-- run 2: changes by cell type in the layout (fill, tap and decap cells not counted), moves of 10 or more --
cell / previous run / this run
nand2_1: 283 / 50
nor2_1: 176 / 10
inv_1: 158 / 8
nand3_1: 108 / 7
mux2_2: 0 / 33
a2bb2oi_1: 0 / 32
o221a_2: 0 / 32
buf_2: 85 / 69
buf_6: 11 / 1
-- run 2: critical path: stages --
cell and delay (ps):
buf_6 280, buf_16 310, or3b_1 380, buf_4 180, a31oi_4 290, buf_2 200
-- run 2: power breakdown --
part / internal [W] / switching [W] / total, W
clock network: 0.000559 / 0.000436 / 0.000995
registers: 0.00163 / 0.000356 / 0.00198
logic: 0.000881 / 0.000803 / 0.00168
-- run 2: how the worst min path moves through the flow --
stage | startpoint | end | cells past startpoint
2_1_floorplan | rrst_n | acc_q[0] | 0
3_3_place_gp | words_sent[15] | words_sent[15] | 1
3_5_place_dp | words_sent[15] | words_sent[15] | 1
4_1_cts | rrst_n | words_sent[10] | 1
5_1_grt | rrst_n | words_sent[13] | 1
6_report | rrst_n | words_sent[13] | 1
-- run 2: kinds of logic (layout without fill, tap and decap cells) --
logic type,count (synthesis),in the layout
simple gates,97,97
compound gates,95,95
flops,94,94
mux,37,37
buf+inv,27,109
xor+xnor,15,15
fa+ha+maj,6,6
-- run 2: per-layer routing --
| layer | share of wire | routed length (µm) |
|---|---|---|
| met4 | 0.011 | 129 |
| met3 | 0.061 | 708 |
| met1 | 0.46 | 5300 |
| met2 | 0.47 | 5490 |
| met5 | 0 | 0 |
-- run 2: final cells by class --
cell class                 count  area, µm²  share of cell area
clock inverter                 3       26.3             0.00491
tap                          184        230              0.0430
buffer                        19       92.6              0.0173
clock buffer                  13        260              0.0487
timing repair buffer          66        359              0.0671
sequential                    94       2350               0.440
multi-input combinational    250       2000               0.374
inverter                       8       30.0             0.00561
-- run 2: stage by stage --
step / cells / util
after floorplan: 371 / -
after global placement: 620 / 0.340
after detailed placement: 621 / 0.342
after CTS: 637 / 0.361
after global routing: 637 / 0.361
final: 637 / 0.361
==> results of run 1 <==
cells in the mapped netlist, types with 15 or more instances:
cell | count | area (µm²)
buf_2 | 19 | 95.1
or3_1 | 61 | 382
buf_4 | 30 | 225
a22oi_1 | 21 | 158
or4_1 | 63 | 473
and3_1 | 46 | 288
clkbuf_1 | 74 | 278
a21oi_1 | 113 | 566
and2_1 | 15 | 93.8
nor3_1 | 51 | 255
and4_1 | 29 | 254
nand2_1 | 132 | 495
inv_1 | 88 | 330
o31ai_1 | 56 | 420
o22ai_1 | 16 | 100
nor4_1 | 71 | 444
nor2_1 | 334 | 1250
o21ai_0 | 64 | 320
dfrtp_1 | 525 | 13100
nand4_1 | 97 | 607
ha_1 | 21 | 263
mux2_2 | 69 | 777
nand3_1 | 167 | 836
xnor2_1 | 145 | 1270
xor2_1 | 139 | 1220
$ cat src/flat_wrapper.sv
// flat-port wrapper written by rule: the top's interface ports become plain ports
module alu_issue_stage_flat 
#(
  parameter bit IDLE_ZERO = 1'b1
)
  (clk, rst, bus_in_valid, bus_in_a, bus_in_b, bus_in_sel, bus_alu_res, bus_out_ready, bus_in_ready, bus_alu_a, bus_alu_b, bus_alu_sel, bus_out_valid, bus_out_res, bus_out_sel, bus_out_zero, bus_out_dz);
  alu_issue_if bus_i ();
  input  logic clk;
  input  logic rst;
  input wire logic [$bits(bus_i.in_valid)-1:0] bus_in_valid;
  input wire logic [$bits(bus_i.in_a)-1:0] bus_in_a;
  input wire logic [$bits(bus_i.in_b)-1:0] bus_in_b;
  input wire logic [$bits(bus_i.in_sel)-1:0] bus_in_sel;
  input wire logic [$bits(bus_i.alu_res)-1:0] bus_alu_res;
  input wire logic [$bits(bus_i.out_ready)-1:0] bus_out_ready;
  output wire logic [$bits(bus_i.in_ready)-1:0] bus_in_ready;
  output wire logic [$bits(bus_i.alu_a)-1:0] bus_alu_a;
  output wire logic [$bits(bus_i.alu_b)-1:0] bus_alu_b;
  output wire logic [$bits(bus_i.alu_sel)-1:0] bus_alu_sel;
  output wire logic [$bits(bus_i.out_valid)-1:0] bus_out_valid;
  output wire logic [$bits(bus_i.out_res)-1:0] bus_out_res;
  output wire logic [$bits(bus_i.out_sel)-1:0] bus_out_sel;
  output wire logic [$bits(bus_i.out_zero)-1:0] bus_out_zero;
  output wire logic [$bits(bus_i.out_dz)-1:0] bus_out_dz;
  assign bus_i.in_valid = bus_in_valid;
  assign bus_i.in_a = bus_in_a;
  assign bus_i.in_b = bus_in_b;
  assign bus_i.in_sel = bus_in_sel;
  assign bus_i.alu_res = bus_alu_res;
  assign bus_i.out_ready = bus_out_ready;
  assign bus_in_ready = bus_i.in_ready;
  assign bus_alu_a = bus_i.alu_a;
  assign bus_alu_b = bus_i.alu_b;
  assign bus_alu_sel = bus_i.alu_sel;
  assign bus_out_valid = bus_i.out_valid;
  assign bus_out_res = bus_i.out_res;
  assign bus_out_sel = bus_i.out_sel;
  assign bus_out_zero = bus_i.out_zero;
  assign bus_out_dz = bus_i.out_dz;
  alu_issue_stage #(.IDLE_ZERO(IDLE_ZERO)) u_core (.clk(clk), .rst(rst), .bus(bus_i));
endmodule
## config.mk

```make
export PLATFORM = sky130hd
export DESIGN_NAME = fifo_ctrl
export DESIGN_NICKNAME = d
export VERILOG_FILES = /design/src/rtl/fifo_pkg.sv /design/src/rtl/fifo_ptr_cnt.sv /design/src/rtl/fifo_ctrl.sv
export SDC_FILE = /design/constraint.sdc
export NUM_CORES = 1
export LEC_CHECK = 0
export CORE_MARGIN = 2
export CORE_UTILIZATION = 40
export CTS_CLUSTER_SIZE = 24
export DETAILED_ROUTE_END_ITERATION = 7
export PLACE_DENSITY = 0.82
export SYNTH_ARGS = -nofsm -noshare
export SYNTH_HDL_FRONTEND = slang
export SYNTH_SLANG_ARGS = --single-unit
```

## constraint.sdc

```tcl
create_clock -name clk -period 3.02 [get_ports clk]
set_input_delay 0.604 -clock clk [delete_from_list [all_inputs] [get_ports clk]]
set_output_delay 0.604 -clock clk [all_outputs]
set_load 0.02 [all_outputs]
```
[src/rtl/sram_emu.sv]
// Block-RAM backed responder for the async-SRAM pin protocol (CS/OE/WE active low); optional SRAM_EMU_FAULT_EN flips FAULT_BIT on reads of FAULT_ADDR.
// Latency: pins to registered inputs 1 edge; read data and sram_d_oe valid 2 edges after the sampled request; a write commits 1 edge after WE/CS rise is sampled.
// Backpressure: none; the initiator must hold each control phase for at least 3 clk cycles.
module sram_emu #(
    parameter int unsigned ADDR_W     = 8,
    parameter int unsigned FAULT_ADDR = 'h5A,
    parameter int unsigned FAULT_BIT  = 3
) (
    input  logic        clk,
    input  logic        rst,
    input  logic [17:0] sram_addr,
    input  logic        sram_cs,
    input  logic        sram_oe,
    input  logic        sram_we,
    input  logic [15:0] sram_d_in,
    output logic [15:0] sram_d_out,
    output logic        sram_d_oe,
    output logic [7:0]  wr_cnt,
    output logic [7:0]  rd_cnt
);

    localparam int unsigned DEPTH = 1 << ADDR_W;
`ifdef SRAM_EMU_FAULT_EN
    localparam bit FAULT_EN = 1'b1;
`else
    localparam bit FAULT_EN = 1'b0;
`endif
    localparam logic [ADDR_W-1:0] FAULT_A    = ADDR_W'(FAULT_ADDR);
    localparam logic [15:0]       FAULT_MASK = 16'd1 << FAULT_BIT;

    typedef enum logic [1:0] {
        ST_IDLE,
        ST_READ,
        ST_WRITE
    } state_t;

    state_t              state_q;
    state_t              state_d;
    logic                cs_q;
    logic                oe_q;
    logic                we_q;
    logic [ADDR_W-1:0]   addr_q;
    logic [15:0]         din_q;
    logic [ADDR_W-1:0]   pend_addr;
    logic [15:0]         pend_data;
    logic [15:0]         rd_data;
    logic                wr_commit;
    logic                rd_enter;
    logic                rd_hold;
    logic                fault_hit;
    logic                unused_addr_hi;

    // Array starts zeroed; reset deliberately leaves contents alone.
    logic [15:0] mem [DEPTH] = '{default: 16'h0000};

    assign unused_addr_hi = ^sram_addr[17:ADDR_W];

    always_ff @(posedge clk) begin
        if (rst) begin
            cs_q   <= 1'b1;
            oe_q   <= 1'b1;
            we_q   <= 1'b1;
            addr_q <= '0;
            din_q  <= '0;
        end else begin
            cs_q   <= sram_cs;
            oe_q   <= sram_oe;
            we_q   <= sram_we;
            addr_q <= sram_addr[ADDR_W-1:0];
            din_q  <= sram_d_in;
        end
    end

    always_comb begin
        state_d = state_q;
        case (state_q)
            ST_IDLE: begin
                if (!cs_q && !we_q)      state_d = ST_WRITE;
                else if (!cs_q && !oe_q) state_d = ST_READ;
            end
            ST_READ: begin
                if (!cs_q && !we_q)      state_d = ST_WRITE;
                else if (cs_q || oe_q)   state_d = ST_IDLE;
            end
            ST_WRITE: begin
                if (we_q || cs_q)        state_d = (!cs_q && !oe_q) ? ST_READ : ST_IDLE;
            end
            default:                     state_d = ST_IDLE;
        endcase
    end

    assign wr_commit = (state_q == ST_WRITE) && (state_d != ST_WRITE);
    assign rd_enter  = (state_q != ST_READ)  && (state_d == ST_READ);
    assign rd_hold   = (state_q == ST_READ)  && (state_d == ST_READ);
    assign fault_hit = FAULT_EN && (addr_q == FAULT_A);

    always_ff @(posedge clk) begin
        if (rst) begin
            state_q    <= ST_IDLE;
            pend_addr  <= '0;
            pend_data  <= '0;
            wr_cnt     <= '0;
            rd_cnt     <= '0;
            sram_d_out <= '0;
            sram_d_oe  <= 1'b0;
        end else begin
            state_q <= state_d;
            // Keep the last address/data seen with WE low; latching stops on the exit edge.
            if (state_d == ST_WRITE) begin
                pend_addr <= addr_q;
                pend_data <= din_q;
            end
            if (wr_commit) wr_cnt <= wr_cnt + 8'd1;
            if (rd_enter)  rd_cnt <= rd_cnt + 8'd1;
            sram_d_oe <= rd_hold;
            if (rd_hold) sram_d_out <= rd_data;
        end
    end

    always_ff @(posedge clk) begin
        if (wr_commit && !rst) mem[pend_addr] <= pend_data;
        rd_data <= mem[addr_q] ^ (fault_hit ? FAULT_MASK : 16'h0000);
    end

endmodule

[config.mk]
export PLATFORM = sky130hd
export DESIGN_NAME = sram_emu
export DESIGN_NICKNAME = d
export VERILOG_FILES = /design/src/rtl/sram_emu.sv
export SDC_FILE = /design/constraint.sdc
export NUM_CORES = 2
export LEC_CHECK = 0
export CAP_MARGIN = 20
export CORE_MARGIN = 5
export CORE_UTILIZATION = 30
export CTS_CLUSTER_SIZE = 16
export DETAILED_ROUTE_END_ITERATION = 16
export HOLD_SLACK_MARGIN = 0.05
export PLACE_DENSITY = 0.5
export SYNTH_ARGS = -nofsm -noshare
export SYNTH_HDL_FRONTEND = slang
export SYNTH_SLANG_ARGS = --single-unit
[constraint.sdc]
create_clock -name clk -period 7.3 [get_ports clk]
set_input_delay 1.46 -clock clk [delete_from_list [all_inputs] [get_ports clk]]
set_output_delay 1.46 -clock clk [all_outputs]
set_load 0.02 [all_outputs]
## Word-level counts from Yosys, hierarchy flattened

Memories as Yosys holds them, arrays and structs flattened. A register that Yosys moved wholly into a read port is not among the register bits.
Cells that the tools add are included.

| storage, ports and cells | value |
|---|---|
| register bits after elaboration | 86 |
| bits in writable memories | 4096 |
| input bits | 39 |
| output and inout bits | 33 |
| word-level logic and storage cells | 43 |
| memories | 1 |

| operators by class | value |
|---|---|
| add/subtract/negate cells | 2 |
| eq/ne operators | 6 |
| multiplexer cells | 9 |
| reductions and logical operators | 13 |

Memory list:

| name | words | width | read ports | clocked after Yosys merged registers in | wr ports | line | source |
|---|---|---|---|---|---|---|---|
| mem | 256 | 16 | 1 | 1 | 1 | 54 | `logic [15:0] mem [DEPTH] = '{default: 16'h0000};` |

Operator list:

| kind | count |
|---|---|
| $add A8 B1 Y8 const B | 2 |
| $mux W2 | 5 |
| $logic_and A1 B1 Y1 | 6 |
| $pmux W2 S3 | 1 |
| $eq A2 B1 Y1 const B | 2 |
| $eq A2 B2 Y1 const B | 2 |
| $logic_not A1 Y1 | 4 |
| $mux W1 | 3 |
| $logic_not A2 Y1 | 1 |
| $logic_or A1 B1 Y1 | 2 |
| $ne A2 B1 Y1 const B | 1 |
| $ne A2 B2 Y1 const B | 1 |

## Longest topological paths before layout

| logic depth | value |
|---|---|
| word-level depth | 10 |
| depth in mapped cells | 14 |
| mapped depth without buffers | 7 |

## Worst setup path before layout

Ideal clock, no wire load.

| path | value |
|---|---|
| path kind | reg2reg |
| start | register pend_data[0] |
| end | memory mem[0][0], data pin |
| library setup time | 0.856 ns |
| arrival time | 3.397 ns |
| data required time | 6.444 ns |
| slack | 3.047 ns |
| cell stages (with the launch flop) | 1 |
| buffers on the path | 0 |
| period minus slack after synthesis | 4.253 ns |
| cells stage by stage | dfxtp_1 |

RTL lines:

| what | line | source |
|---|---|---|
| start: declaration | 45 | `logic [15:0] pend_data;` |
| start signal: assignment | 111 | `pend_data <= din_q;` |
| end: declaration | 54 |  |

No word-level cell before the write port.

==> results_dict.tcl <==
set metrics [dict create \
    setup_ws_ns 2.263 \
    start_util 0.3003 \
    clkSlewWorstSetupHoldPaths_ns 0.07 \
    yosys_most_used_dff "edfxtp_1" \
    grt_usage 0.1608 \
    wl_met1_um 193300 \
    wl_met3_um 33860 \
    grt_overflow_total 0 \
    r2r-end "rd_data[8]" \
    synthesis.area_mm2 0.1620 \
    place_congestion 0.8372 \
    status "completed" \
    grt_max_degree 201 \
    postCtsSetupBuffers 0 \
    top_layer "met5" \
    holdPathStages 2 \
    finalSetupTns_ns 0 \
    synth_warnings 0 \
    grt_setup_unrepaired "false" \
    ant_nets 0 \
    cts-resized-gates 0 \
    area_growth_pct 15.31 \
    antenna_found_initial 25 \
    totalWireLength_um 457500 \
    worstHoldPathType "reg2reg" \
    worst_hold_slack_ns 0.4268 \
    fin_cells 15700 \
    clock_path_buffers 4 \
    drc 0 \
    num_io_pins 72 \
    grt_pass1_wl_um 637300 \
    cts.sinks 4198 \
    cts_inserted_buffers 421 \
    finalCriticalPeriod_ns 5.037 \
    finalMaxSlewViolations 0 \
    path_class "reg2reg" \
    grt_pass1_vias 80610 \
    drive_above_1_share 0.2543 \
    p_leak_nw 57.88 \
    final_nets 8169 \
    die_w_um 744.9 \
    dp_hpwl_um 273300 \
    cap_violations 0 \
    final_core_util 0.3463 \
    num_rows 270 \
    vdd_drop_max_mv 0.2295 \
    powerDensity_mw_per_mm2 264.4 \
    cp.arrival_ns 5.92 \
    wl_per_cell_um 29.14 \
    die_area_mm2 0.5548 \
    drt-initial-drc-count 8965 \
    required_ns 8.18 \
    synth_nets 7677 \
    hold_viol 0 \
    drtPass1Iterations 6 \
    r2r_start "addr_q[0]" \
    clock_latency_ns 1.00 \
    portBuffers 61 \
    post-place-ws_ns 2.297 \
    worstHoldStart "din_q[10]" \
    seq_area_frac_synth 0.7718 \
    ys_seq_elements 4198 \
    die_h_um 744.9 \
    root_buffer "clkbuf_16" \
    synth_edf_count 4096 \
    core_mm2 0.5395 \
    startpoint_type "flip-flop" \
    cts_htree_levels 5 \
    reg2reg_slack_ns 2.26 \
    endpoint_kind "flip-flop" \
    ys_top_cells_by_area "edfxtp_1, mux4_2, mux2i_1" \
    synth.most_common_cell "edfxtp_1" \
    synth_commonest_cells "edfxtp_1, mux4_2, mux2i_1" \
    slew_headroom 0.1140 \
    yosys.area.top_type "edfxtp_1" \
    viasPerCell 5.108 \
    cts_tree "done" \
    tightest_slew_ns 1.329 \
    min_to "pend_data[10]" \
    syn_inst 7636 \
    r2r_cells 9 \
    cp_max_fo 43 \
    synth.distinct_cells 68 \
    clock_skew_ns 0.06002 \
    num_vias 80190 \
    maxClockFrequency_mhz 198.5 \
    async_flop_share 0 \
    setup_viol 0 \
    syn_avg_cell_area_um2 21.22 \
    synth.top_cell.area_share 0.7592 \
    dp_cells 14900 \
    wl_met2_um 216100 \
    post-route-period-util 0.6899 \
    hold_buffers 0 \
]
## cells by family (layout without fill, tap and decap cells)
| family | after synthesis | count (layout) | share of synthesized area |
|---|---|---|---|
| other | 0 | 10 | 0 |
| flip-flops | 4198 | 4198 | 0.7718 |
| adder cells (fa/ha/maj) | 2 | 2 | 0.0001544 |
| XOR/XNOR | 14 | 14 | 0.0007568 |
| buffers and inverters | 456 | 1301 | 0.01672 |
| AND/OR/NAND/NOR | 837 | 837 | 0.02338 |
| multiplexers | 1436 | 1436 | 0.1567 |
| AO/OA/AOI/OAI | 693 | 693 | 0.03045 |
## sequential cells by signal, indices dropped and copies added (netlist names)
register    count
mem          4096
din_q          16
pend_data      16
rd_data        16
sram_d_out     16
addr_q          8
pend_addr       8
rd_cnt          8
wr_cnt          8
state_q         2
cs_q            1
oe_q            1
sram_d_oe       1
we_q            1
## how the worst max path moves through the flow
stage,from,end,slack [ns],cells past startpoint
global placement,rst,mem[80][8],1.96,7
floorplan,pend_data[0],mem[0][0],3.05,0
CTS,addr_q[0],rd_data[8],2.27,9
global route,addr_q[0],rd_data[8],2.23,9
finish,addr_q[0],rd_data[8],2.26,9
detailed placement,addr_q[0],rd_data[8],2.30,9
## final cells by class
type                       instances  area [um2]
inverter                           4       25.02
clock buffer                     528       11040
multi-input combinational       2982       34690
sequential                      4198      125100
clock inverter                   248        2341
tap                             7208        9019
timing repair buffer             521        4548
antenna                           10       25.02
fill                           50120      352700
## cell usage in the layout (no fill, tap or decap), types with 81 or more instances in the layout
cell type,Yosys,layout
clkinv_1,0,101
mux4_2,855,855
mux2i_1,473,473
o221ai_1,133,133
nor2_1,342,246
nor2_2,0,94
clkbuf_1,198,99
dfxtp_1,102,81
mux2_2,96,96
a21oi_1,135,135
buf_4,58,409
clkbuf_16,0,423
nand2_1,204,195
edfxtp_1,4096,4096
o22ai_1,145,145
## routing by layer
layer,vias up,global-route usage
li1,33120,-
met1,43430,0.2228
met2,2956,0.2576
met3,669,0.03081
met4,12,0.04783
met5,-,0
## worst max-delay path: stages, from the launching register on
cell and delay, ns:
dfxtp_4 1.04, buf_12 0.41, buf_4 0.32, mux2i_1 0.10, o221ai_1 0.46, nor3_1 0.28, a31o_2 0.31, nor4_1 0.97
nand4_1 0.51, nor4_1 0.47
## per-stage QoR
stage	power (mW)	area (um2)
4_1_cts	49.87	186600
3_3_place_gp	28.72	173000
3_5_place_dp	28.73	173200
5_1_grt	50.96	186800
2_1_floorplan	28.00	162000
6_report	49.39	186800
## report_power, final
| group | internal, mW | leakage, nW | switching [mW] |
|---|---|---|---|
| clock | 11.9 | 6.52 | 9.27 |
| combinational | 0.780 | 12.6 | 1.22 |
| sequential | 26.1 | 38.8 | 0.0616 |
Note: power is estimated with default switching activity, not from simulation.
+ + + + + + +
*Your goal:* Reproduce the entries above exactly, but only the lines between the line holding "ha_1 | 21 | 263" and the line holding "xnor2_1 | 145 | 1270", inclusive.

*Exercise result:*
ha_1 | 21 | 263
mux2_2 | 69 | 777
nand3_1 | 167 | 836
xnor2_1 | 145 | 1270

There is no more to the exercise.